I have given Access training courses and I am very familiar with all versions of MS Access from Access2 (1994) onwards (Access95, Access2000, Access2002, Access2003, Access2007. and fleetingly, Access2010). Access is now the "Cindarella" product within the Office Suite; Microsoft have stated that they want customers and developers to move to more rubust solutions using SQL Server.

Nonetheless, MS Access remains a powerful prototyping tool - very useful for knocking up quick demonstrations and also as a means of transferring data from sundry database formats.

Visual Basic for Applications
VBA

Visual Basic for Applications is an implementation of BASIC that runs within the MiIcrosoft Office suite. Macros (small program snippets) written in VBA can access the full functionality of the Office suite. Macros written in one office program can execute other office programs as slaves. For one client I used this technique to generate lengthy and complex documents in Word that were created by a Microsoft Access application that was, in turn, pulling data from a Microsoft SQL database. The general term for this is MS Office Automation.

Delphi / Pascal
Delphi

Delphi (a modern version of Pascal) was used for a number of projects that I implemented for Philips Lighting in the 1990s.

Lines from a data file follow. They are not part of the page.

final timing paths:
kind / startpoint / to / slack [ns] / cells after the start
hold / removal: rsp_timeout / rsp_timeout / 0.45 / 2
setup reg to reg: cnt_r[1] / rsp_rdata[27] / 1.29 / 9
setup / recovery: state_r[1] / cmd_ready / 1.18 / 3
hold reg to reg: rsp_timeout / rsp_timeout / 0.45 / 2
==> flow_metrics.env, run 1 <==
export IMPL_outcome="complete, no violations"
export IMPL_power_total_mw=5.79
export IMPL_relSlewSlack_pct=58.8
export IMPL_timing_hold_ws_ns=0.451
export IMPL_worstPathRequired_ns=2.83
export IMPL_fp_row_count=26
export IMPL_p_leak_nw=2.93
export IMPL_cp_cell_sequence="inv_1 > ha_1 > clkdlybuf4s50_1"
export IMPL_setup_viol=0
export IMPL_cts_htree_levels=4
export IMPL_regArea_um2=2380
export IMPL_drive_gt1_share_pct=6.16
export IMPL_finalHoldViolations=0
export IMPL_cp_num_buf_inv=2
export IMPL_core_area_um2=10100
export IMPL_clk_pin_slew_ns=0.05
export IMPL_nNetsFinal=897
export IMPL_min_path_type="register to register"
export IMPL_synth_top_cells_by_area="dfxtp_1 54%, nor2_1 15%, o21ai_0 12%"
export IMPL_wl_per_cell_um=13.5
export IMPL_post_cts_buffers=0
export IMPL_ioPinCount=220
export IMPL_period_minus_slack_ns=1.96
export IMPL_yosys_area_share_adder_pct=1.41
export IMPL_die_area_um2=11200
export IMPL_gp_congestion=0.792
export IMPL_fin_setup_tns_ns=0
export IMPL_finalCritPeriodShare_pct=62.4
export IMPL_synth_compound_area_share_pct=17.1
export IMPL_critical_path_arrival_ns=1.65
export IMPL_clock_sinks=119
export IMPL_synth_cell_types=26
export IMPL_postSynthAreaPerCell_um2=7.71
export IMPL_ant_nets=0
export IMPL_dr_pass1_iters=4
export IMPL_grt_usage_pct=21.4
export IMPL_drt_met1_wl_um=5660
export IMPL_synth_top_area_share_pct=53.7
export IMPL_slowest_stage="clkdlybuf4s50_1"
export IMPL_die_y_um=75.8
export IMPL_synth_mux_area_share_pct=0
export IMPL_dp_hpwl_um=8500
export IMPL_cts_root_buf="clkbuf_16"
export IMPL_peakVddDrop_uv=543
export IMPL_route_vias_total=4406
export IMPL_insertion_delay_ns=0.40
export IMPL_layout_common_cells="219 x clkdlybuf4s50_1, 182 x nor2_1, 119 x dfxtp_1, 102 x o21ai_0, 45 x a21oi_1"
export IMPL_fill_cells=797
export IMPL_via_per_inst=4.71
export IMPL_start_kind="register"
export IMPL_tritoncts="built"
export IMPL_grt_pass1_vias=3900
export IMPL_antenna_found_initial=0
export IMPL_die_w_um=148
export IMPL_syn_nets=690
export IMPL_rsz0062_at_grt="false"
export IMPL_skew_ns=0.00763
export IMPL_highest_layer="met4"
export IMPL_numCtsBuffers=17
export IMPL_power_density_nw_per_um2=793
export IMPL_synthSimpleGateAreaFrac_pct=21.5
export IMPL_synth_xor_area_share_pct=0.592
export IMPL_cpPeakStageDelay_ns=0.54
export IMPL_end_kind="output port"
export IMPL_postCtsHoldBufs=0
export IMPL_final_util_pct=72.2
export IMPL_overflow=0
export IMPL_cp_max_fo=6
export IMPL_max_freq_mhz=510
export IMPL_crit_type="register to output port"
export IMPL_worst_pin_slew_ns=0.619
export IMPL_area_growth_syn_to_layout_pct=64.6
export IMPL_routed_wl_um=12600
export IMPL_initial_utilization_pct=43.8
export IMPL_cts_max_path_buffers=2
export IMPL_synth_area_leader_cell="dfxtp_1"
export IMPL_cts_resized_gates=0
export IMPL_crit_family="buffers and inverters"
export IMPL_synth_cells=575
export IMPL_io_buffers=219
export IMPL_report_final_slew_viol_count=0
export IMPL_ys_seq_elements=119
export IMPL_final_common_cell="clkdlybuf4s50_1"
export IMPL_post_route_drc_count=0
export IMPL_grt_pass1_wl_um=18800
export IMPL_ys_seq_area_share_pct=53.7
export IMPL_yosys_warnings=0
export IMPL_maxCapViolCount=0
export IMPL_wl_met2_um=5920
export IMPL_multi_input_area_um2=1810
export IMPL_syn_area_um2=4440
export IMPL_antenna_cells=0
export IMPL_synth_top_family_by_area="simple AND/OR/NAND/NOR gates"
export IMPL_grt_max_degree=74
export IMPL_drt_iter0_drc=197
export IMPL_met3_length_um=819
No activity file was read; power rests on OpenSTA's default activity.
===== config.mk =====
export PLATFORM = sky130hd
export DESIGN_NAME = bus_port_fifo
export DESIGN_NICKNAME = d
export VERILOG_FILES = /design/src/rtl/bus_port_fifo.sv
export SDC_FILE = /design/constraint.sdc
export NUM_CORES = 1
export LEC_CHECK = 0
export BUFFER_PORTS_ARGS = -buffer_cell sky130_fd_sc_hd__buf_2
export CAP_MARGIN = 10
export CORE_MARGIN = 5
export CORE_UTILIZATION = 54
export CTS_CLUSTER_DIAMETER = 150
export DETAILED_ROUTE_END_ITERATION = 10
export GPL_ROUTABILITY_DRIVEN = 0
export HOLD_SLACK_MARGIN = 0.12
export PLACE_DENSITY = 0.76
export SLEW_MARGIN = 10
export SYNTH_ARGS = -nofsm -noshare
export SYNTH_HDL_FRONTEND = slang
export SYNTH_SLANG_ARGS = --single-unit

===== constraint.sdc =====
create_clock -name clk -period 3 [get_ports clk]
set_input_delay 0.6 -clock clk [delete_from_list [all_inputs] [get_ports clk]]
set_output_delay 0.6 -clock clk [all_outputs]
set_load 0.005 [all_outputs]

===== src/rtl/bus_port_fifo.sv =====
// Bus port with a host-to-bus TX FIFO and an address-filtered bus-to-host RX FIFO,
// plus drop counters, a sticky underflow flag and a TX stall watchdog.
module bus_port_fifo #(
    parameter int unsigned pckg_sz   = 16,
    parameter int unsigned depth     = 8,
    parameter logic [7:0]  id        = 8'h00,
    parameter logic [7:0]  broadcast = {8{1'b1}},
    parameter int unsigned timeout   = 64
) (
    input  logic               clk,
    input  logic               reset,
    input  logic               wr_en,
    input  logic [pckg_sz-1:0] wr_data,
    output logic               full,
    output logic               pndng,
    output logic [pckg_sz-1:0] D_pop,
    input  logic               pop,
    input  logic               push,
    input  logic [pckg_sz-1:0] D_push,
    output logic               rx_valid,
    output logic [pckg_sz-1:0] rx_data,
    input  logic               rx_rd,
    output logic [7:0]         ovf_cnt,
    output logic [7:0]         rx_drop_cnt,
    output logic               unf,
    output logic               stall
);
    localparam int unsigned AW = $clog2(depth);
    typedef logic [AW:0] ptr_t;
    localparam ptr_t        PTR_ONE = ptr_t'(1);
    localparam logic [15:0] TMO     = 16'(timeout);

    logic [pckg_sz-1:0] tx_mem [depth];
    logic [pckg_sz-1:0] rx_mem [depth];

    ptr_t        tx_wr_q, tx_wr_d, tx_rd_q, tx_rd_d;
    ptr_t        rx_wr_q, rx_wr_d, rx_rd_q, rx_rd_d;
    logic [7:0]  ovf_q, ovf_d, drop_q, drop_d;
    logic [15:0] wd_q, wd_d;
    logic        unf_q, unf_d, stall_q, stall_d;

    logic tx_empty, tx_full, rx_empty, rx_full;
    logic tx_wr_ok, tx_rd_ok, rx_wr_ok, rx_rd_ok, rx_addr_ok;

    // Extra pointer MSB separates the full and empty cases when the index bits match.
    assign tx_empty = (tx_wr_q == tx_rd_q);
    assign tx_full  = (tx_wr_q[AW] != tx_rd_q[AW]) && (tx_wr_q[AW-1:0] == tx_rd_q[AW-1:0]);
    assign rx_empty = (rx_wr_q == rx_rd_q);
    assign rx_full  = (rx_wr_q[AW] != rx_rd_q[AW]) && (rx_wr_q[AW-1:0] == rx_rd_q[AW-1:0]);

    assign rx_addr_ok = (D_push[pckg_sz-1 -: 8] == id) || (D_push[pckg_sz-1 -: 8] == broadcast);

    // A read that frees a slot in the same edge lets a write into a full FIFO.
    assign tx_rd_ok = pop && !tx_empty;
    assign tx_wr_ok = wr_en && (!tx_full || tx_rd_ok);
    assign rx_rd_ok = rx_rd && !rx_empty;
    assign rx_wr_ok = push && rx_addr_ok && (!rx_full || rx_rd_ok);

    always_comb begin
        tx_wr_d = tx_wr_ok ? tx_wr_q + PTR_ONE : tx_wr_q;
        tx_rd_d = tx_rd_ok ? tx_rd_q + PTR_ONE : tx_rd_q;
        rx_wr_d = rx_wr_ok ? rx_wr_q + PTR_ONE : rx_wr_q;
        rx_rd_d = rx_rd_ok ? rx_rd_q + PTR_ONE : rx_rd_q;

        ovf_d = ovf_q;
        if (wr_en && !tx_wr_ok && ovf_q != 8'hFF) begin
            ovf_d = ovf_q + 8'd1;
        end
        drop_d = drop_q;
        if (push && rx_addr_ok && !rx_wr_ok && drop_q != 8'hFF) begin
            drop_d = drop_q + 8'd1;
        end

        unf_d = unf_q | (pop && tx_empty) | (rx_rd && rx_empty);

        wd_d = wd_q;
        if (tx_empty || pop) begin
            wd_d = '0;
        end else if (wd_q != TMO) begin
            wd_d = wd_q + 16'd1;
        end
        stall_d = stall_q | (wd_d == TMO);
    end

    always_ff @(posedge clk or negedge reset) begin
        if (!reset) begin
            tx_wr_q <= '0;
            tx_rd_q <= '0;
            rx_wr_q <= '0;
            rx_rd_q <= '0;
            ovf_q   <= '0;
            drop_q  <= '0;
            wd_q    <= '0;
            unf_q   <= 1'b0;
            stall_q <= 1'b0;
        end else begin
            tx_wr_q <= tx_wr_d;
            tx_rd_q <= tx_rd_d;
            rx_wr_q <= rx_wr_d;
            rx_rd_q <= rx_rd_d;
            ovf_q   <= ovf_d;
            drop_q  <= drop_d;
            wd_q    <= wd_d;
            unf_q   <= unf_d;
            stall_q <= stall_d;
        end
    end

    // Storage carries data only and needs no reset.
    always_ff @(posedge clk) begin
        if (tx_wr_ok) begin
            tx_mem[tx_wr_q[AW-1:0]] <= wr_data;
        end
        if (rx_wr_ok) begin
            rx_mem[rx_wr_q[AW-1:0]] <= D_push;
        end
    end

    assign full        = tx_full;
    assign pndng       = !tx_empty;
    assign D_pop       = tx_mem[tx_rd_q[AW-1:0]];
    assign rx_valid    = !rx_empty;
    assign rx_data     = rx_mem[rx_rd_q[AW-1:0]];
    assign ovf_cnt     = ovf_q;
    assign rx_drop_cnt = drop_q;
    assign unf         = unf_q;
    assign stall       = stall_q;
endmodule

After elaboration in Yosys (flattened, before gate mapping)
Memories as Yosys holds them, arrays and structs flattened.
Index checks and enable logic that the tools add are counted.

storage, ports and cells
  flip-flop bits (word level) = 50
  memory bits (writable) = 256
  input port bits = 38
  output and inout bits = 53
  logic and storage cells = 62
  memories = 2

cells by class
  add/sub/neg operators = 7
  equality and inequality tests = 11
  multiplexer cells = 6
  bitwise operators = 3
  reductions and logical operators = 24

memories
  name    depth  bits a word  read ports  clocked after memory_dff  write ports  line  text
  rx_mem  8      16           1           0                         1            34    logic [pckg_sz-1:0] rx_mem [depth];
  tx_mem  8      16           1           0                         1            33    logic [pckg_sz-1:0] tx_mem [depth];

operators with widths
  cell                                                              number
  16-bit 2-to-1 mux                                                 2
  16-bit by 1-bit adder with 16-bit output, second input constant   1
  4-bit by 1-bit adder with 4-bit output, second input constant     4
  8-bit by 1-bit adder with 8-bit output, second input constant     2
  16-bit by 7-bit == test with 1-bit output, second input constant  1
  16-bit by 7-bit != test with 1-bit output, second input constant  1
  8-bit != test, second input constant                              2
  1-bit logical AND                                                 13
  4-bit == test                                                     2
  8-bit == test, second input constant                              1
  8-bit logical NOT                                                 1
  3-bit == test                                                     2
  1-bit logical NOT                                                 6
  1-bit logical OR                                                  4
  1-bit 2-to-1 mux                                                  4
  1-bit bitwise OR                                                  3
  1-bit != test                                                     2

Depth between registers and ports, before layout
  depth in word-level cells = 8
  gate-level depth with buffers = 7
  mapped depth without buffers = 7

Worst setup path after synthesis
No wires, ideal clock.

  kind = flip-flop to flip-flop
  start point = register tx_wr_q[1]
  end point = memory tx_mem[2][0], enable pin
  setup time = 436 ps
  arrival = 2807 ps
  required time = 2564 ps
  slack = -243 ps
  stages on the path, launching flop included = 6
  path buffers = 1
  clock period less this slack = 3243 ps
  cells stage by stage = dfrtp_1 > buf_2 > xnor2_1 > nand4_1 > o21ai_0 > nor4b_1

between the ends
  word-level cells in the longest chain between the ends = 7
  elaborated cells on any way between the ends = 10
  classes of those cells = eq/ne: 2; mux: 2; reduce/logical: 6

RTL lines
  item                                                    line    text
  from (decl)                                             36      ptr_t tx_wr_q, tx_wr_d, tx_rd_q, tx_rd_d;
  from (signal assigned)                                  97      tx_wr_q <= tx_wr_d;
  4-bit == test or 3-bit == test (tied branches)          46, 47
  1-bit logical NOT or 1-bit logical AND (tied branches)  54, 47
  1-bit logical AND or 1-bit logical NOT (tied branches)  54, 55
  1-bit logical OR                                        55      assign tx_wr_ok = wr_en && (!tx_full || tx_rd_ok);
  1-bit logical AND                                       55
  1-bit 2-to-1 mux                                        111     if (tx_wr_ok) begin
  1-bit 2-to-1 mux (not written as such)                  112     tx_mem[tx_wr_q[AW-1:0]] <= wr_data;
  to (decl)                                               33

Several ways; a longest one is shown, not always the timed one.

Final worst setup path
  start point = register rx_rd_q[0]
  end point = output rx_data[8]

between the ends
  word-level cells in the longest chain between the ends = 1

RTL lines
  item                    line  text
  from (decl)             37    ptr_t rx_wr_q, rx_wr_d, rx_rd_q, rx_rd_d;
  from (signal assigned)  100   rx_rd_q <= rx_rd_d;
  memory read 8 x 16 bit  -
  to (decl)               21    output logic [pckg_sz-1:0] rx_data,

No other way between the ends.

==> impl_metrics.csv <==
group,metric,value,unit
outcome,status,"complete, no violations",
worst_setup_path,worst_ep_required_time,2400,ps
place,io_buffers,90,
global_routing,first_global_vias,6780,
global_routing,grt_pass1_wl,38300,microns
routing,drt-pass1-iter-count,5,
routing,drt_wl_total,24100,microns
timing,final.period_utilization,96.1,%
worst_setup_path,cp-end-kind,"output port",
clock_network,cts_made_buffers,30,
die,pin_count,91,
logic_synthesis,synth_nets,705,
logic_synthesis,ys_top_cells_by_area,"edfxtp_1, mux4_2, dfrtp_1",
min_path,hold_class,"input port to register",
worst_setup_path,cp-start-kind,"register",
global_routing,gr-total-overflow,0,
layout,synthToLayoutAreaGrowth,16.3,%
worst_setup_path,critPathMaxFanout,17,
clock_network,post-cts-setup-buffer-count,0,
global_routing,antenna_found_initial,1,
die,fp.dieW,162,microns
layout,final_cell_area,14400,sq um
timing,period_minus_slack,2880,ps
layout,final_layout_size_suffix_gt1_share,36.0,%
job,drv_cap,0,
die,die_h,162,microns
routing,vias_per_cell,5.88,
die,dieArea,26100,sq um
logic_synthesis,avgSynthCellArea,18.9,sq um
clock_network,cts-root-buf,"clkbuf_16",
layout,final_nets,825,
timing,setup_viol,0,
logic_synthesis,ys.flop_type,"edfxtp_1",
routing,drc,0,
die,initial_utilization,54.9,%
worst_setup_path,arrival,2280,ps
worst_setup_path,critPathKind,"register to output port",
timing,rsz0062_at_grt,"no",
pwr,power_density,858,nW/um^2
logic_synthesis,synth_top_area_cell,"edfxtp_1",
clock_network,clockBufferDepth,3,
logic_synthesis,yosys_warnings,0,
place,placed_area,13400,sq um
layout,n_antenna_cell,0,
clock_network,cts_tree,"yes",
timing,tightest_slew,636,ps
pwr,fin_total_pwr,12400,uW
clock_network,clk_latency,550,ps
logic_synthesis,synthesis.area,12400,sq um
logic_synthesis,async_flop_share,16.3,%
timing,finalMaxSlewViolations,0,
pwr,swShare,26.9,%
die,num_rows,55,
timing,finalSetupTns,0,ps
die,coreArea,22600,sq um
pwr,vdd_ir_drop_max,0.000575,V
logic_synthesis,syn_inst,659,
clock_network,clkSinkCount,306,
routing,ant_nets,0,
timing,fmax,0.347,GHz
global_routing,grt_usage,18.8,%
pwr,p_comb_share,26.7,%
pwr,power.internal,9060,uW
timing,fin_ws,117,ps
place,hpwl,14700,microns
logic_synthesis,ys_seq_elements,306,
clock_network,clk_pin_slew,60,ps
pwr,pwr-share-seq,42.7,%
clock_network,htreeDepth,1,
pwr,p_clk_share,30.7,%
place,dp_worst_setup_slack,341,ps
logic_synthesis,yosysSeqAreaShare,72.0,%
global_routing,grt_max_degree,51,
routing,wl_per_cell,22.1,microns
timing,slew_headroom,57.6,%
routing,detail_route.iter0.violations,487,
routing,vias,6400,
pwr,p_switching,3340,uW
timing,hold_violations,0,
logic_synthesis,synth_top_area_share,61.9,%
logic_synthesis,synth_cell_types,44,
logic_synthesis,synth-edff-count,256,
timing,fin_skew,18.7,ps
pwr,leakage,0.00510,uW
==> stage by stage <==
stage          instances  hold slack [ps]  utilization, %
2_1_floorplan        659              304               -
3_3_place_gp        1031              458            59.3
3_5_place_dp        1031              453            59.3
4_1_cts             1087              292            63.8
5_1_grt             1088              319            63.8
6_report            1088              326            63.8
==> metal layers <==
| layer | track usage, % | vias up | part of all wire, % |
|---|---|---|---|
| met5 | 0 | - | 0.029 |
| met4 | 3.81 | 2 | 1.1 |
| met3 | 3.96 | 28 | 6.2 |
| met2 | 31.8 | 191 | 51 |
| met1 | 25.7 | 3318 | 42 |
| li1 | - | 2861 | - |
==> power by group through the flow <==
stage          combinational (uW)  clock (uW)  sequential, uW
2_1_floorplan                2350           0            5180
3_3_place_gp                 3290           0            5330
3_5_place_dp                 3360           0            5370
4_1_cts                      3390        3890            5280
5_1_grt                      3610        4100            5330
6_report                     3310        3800            5290
==> worst max-delay path: stages, from the launching register on <==
cell and delay (ps):
dfrtp_4 560, buf_12 220, mux4_2 530, mux2_2 280, buf_2 130
==> cell usage in the layout, fill, tap and decap left out, types with 10 or more instances in the layout <==
cell type  instances
buf_2             89
buf_4             25
clkbuf_1          10
clkbuf_16         31
dfrtp_1           48
edfxtp_1         256
inv_1             13
mux2_2            37
mux4_2            64
nand2_1           21
nand3_1           10
nand4_1           22
nor2_1            34
xnor2_1           35
xor2_1            16
==> timing repair <==
| action | CTS | global route |
|---|---|---|
| setup endpoints to repair | 0 | 11 |
| resized for setup | 0 | 1 |
| hold buffers | 0 | 1 |
| hold endpoints to repair | 0 | 9 |
==> logic make-up (layout without fill, tap and decap cells) <==
| logic type | Yosys count | after routing | synth area share, % |
|---|---|---|---|
| xor+xnor | 51 | 51 | 3.60 |
| flops | 306 | 306 | 72.0 |
| fa+ha+maj | 8 | 8 | 0.806 |
| buf+inv | 44 | 188 | 1.53 |
| mux | 102 | 102 | 15.0 |
| compound gates | 14 | 14 | 0.937 |
| simple gates | 134 | 134 | 6.14 |
==> registers in the layout, summed over array words and instances, names as in the netlist <==
signal / flops
tx_wr_q: 4
wd_q: 16
tx_mem: 128
rx_rd_q: 4
rx_wr_q: 4
ovf_cnt: 8
rx_mem: 128
tx_rd_q: 4
unf: 1
stall: 1
rx_drop_cnt: 8
==> cell usage after synthesis (5+ instances only) <==
cell and count:
nor4_2 5, nand4_1 22, dfrtp_1 50, nand3_1 10
nor2_1 34, nand2_1 21, ha_1 8, clkbuf_1 12
xnor2_1 35, nor3_1 8, mux4_2 64, xor2_1 16
inv_1 13, buf_2 16, mux2_2 37, nor4_1 5
edfxtp_1 256
==> area by class of cell <==
class / count / area (sq um)
flip-flops and latches: 306 / 8940
fillers: 1510 / 8190
multi-input cells: 309 / 3360
clock buffers: 42 / 827
repair buffers: 119 / 723
well taps: 285 / 357
clock inverters: 14 / 190
inverters: 13 / 48.8
==> worst paths after layout <==
path                       cells past startpoint        from      endpoint  slack, ps
max                                            4  rx_rd_q[0]    rx_data[8]        120
min                                            1   D_push[0]  rx_mem[5][0]        330
max reg2reg                                    6  tx_wr_q[0]  tx_mem[6][8]        680
min reg2reg                                    1       stall         stall        470
max in group asynchronous                      2       reset    rx_rd_q[0]       1890
min in group asynchronous                      2       reset      wd_q[14]        620
No activity file was read; power rests on OpenSTA's default activity.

When I migrated CAIRO away from Microsoft Access, the entire front-end was written in Delphi.

Fortran
Fortran

Fortran was the favoured language of the scientific community in the 60s..90s. Our version of MIT STRESS was coded in Fortran as were most of the extensions and accessory applications such as WaveFront, SteelCheck, Depict, Select and Envelope.

Assembly Language

I learned IBM 360 assembly language when at Durham University. For commercial work I used Intel 8080/Z80 assembly language in the early 1980s when optimising the STRESS3 structural analysis program for use on micro computers running under CP/M and MSDOS. STRESS was written in Fortran and I discovered that using any of the built-in Fortran input/output statements invoved loading an unweildy memory-hog of an library.

Assembly

So I wrote my own input/output library in assembly language. It was so compact and fast that with the help of my brother Brian Shearing we were able to introduce a virtual memory system that would take advantage of available memory to cache data in RAM, only writing it to disk when strictly necessary; it's one of the things what made our version of STRESS so fast. The competition simply couldn't believe how quick our version was - they thought it must be some kind of voodoo.

Other optimisations for STRESS included writing a library of assembly-language matrix handling routines. These interfaced with the 8087 math chip, if present. Back then, the 8087 "math chip" was a cost-option and most PC's didn't have hardware-assisted trancendental mathematic functions. This too helped make STRESS blindingly fast.

RTL/2 / Modula-2
Modula2

I used Real-Time Language/2 early in my career to develop monitoring and control systems for Westinghouse Brake and Signal. It was an advanced language in its day that allowed guaranteed performance for time-critical processes.

Modula-2 is a brilliant and elegant language developed by Niclaus Wirth as the sucessor to Pascal and Modula. I used it for the British Airways Freight-Packer project.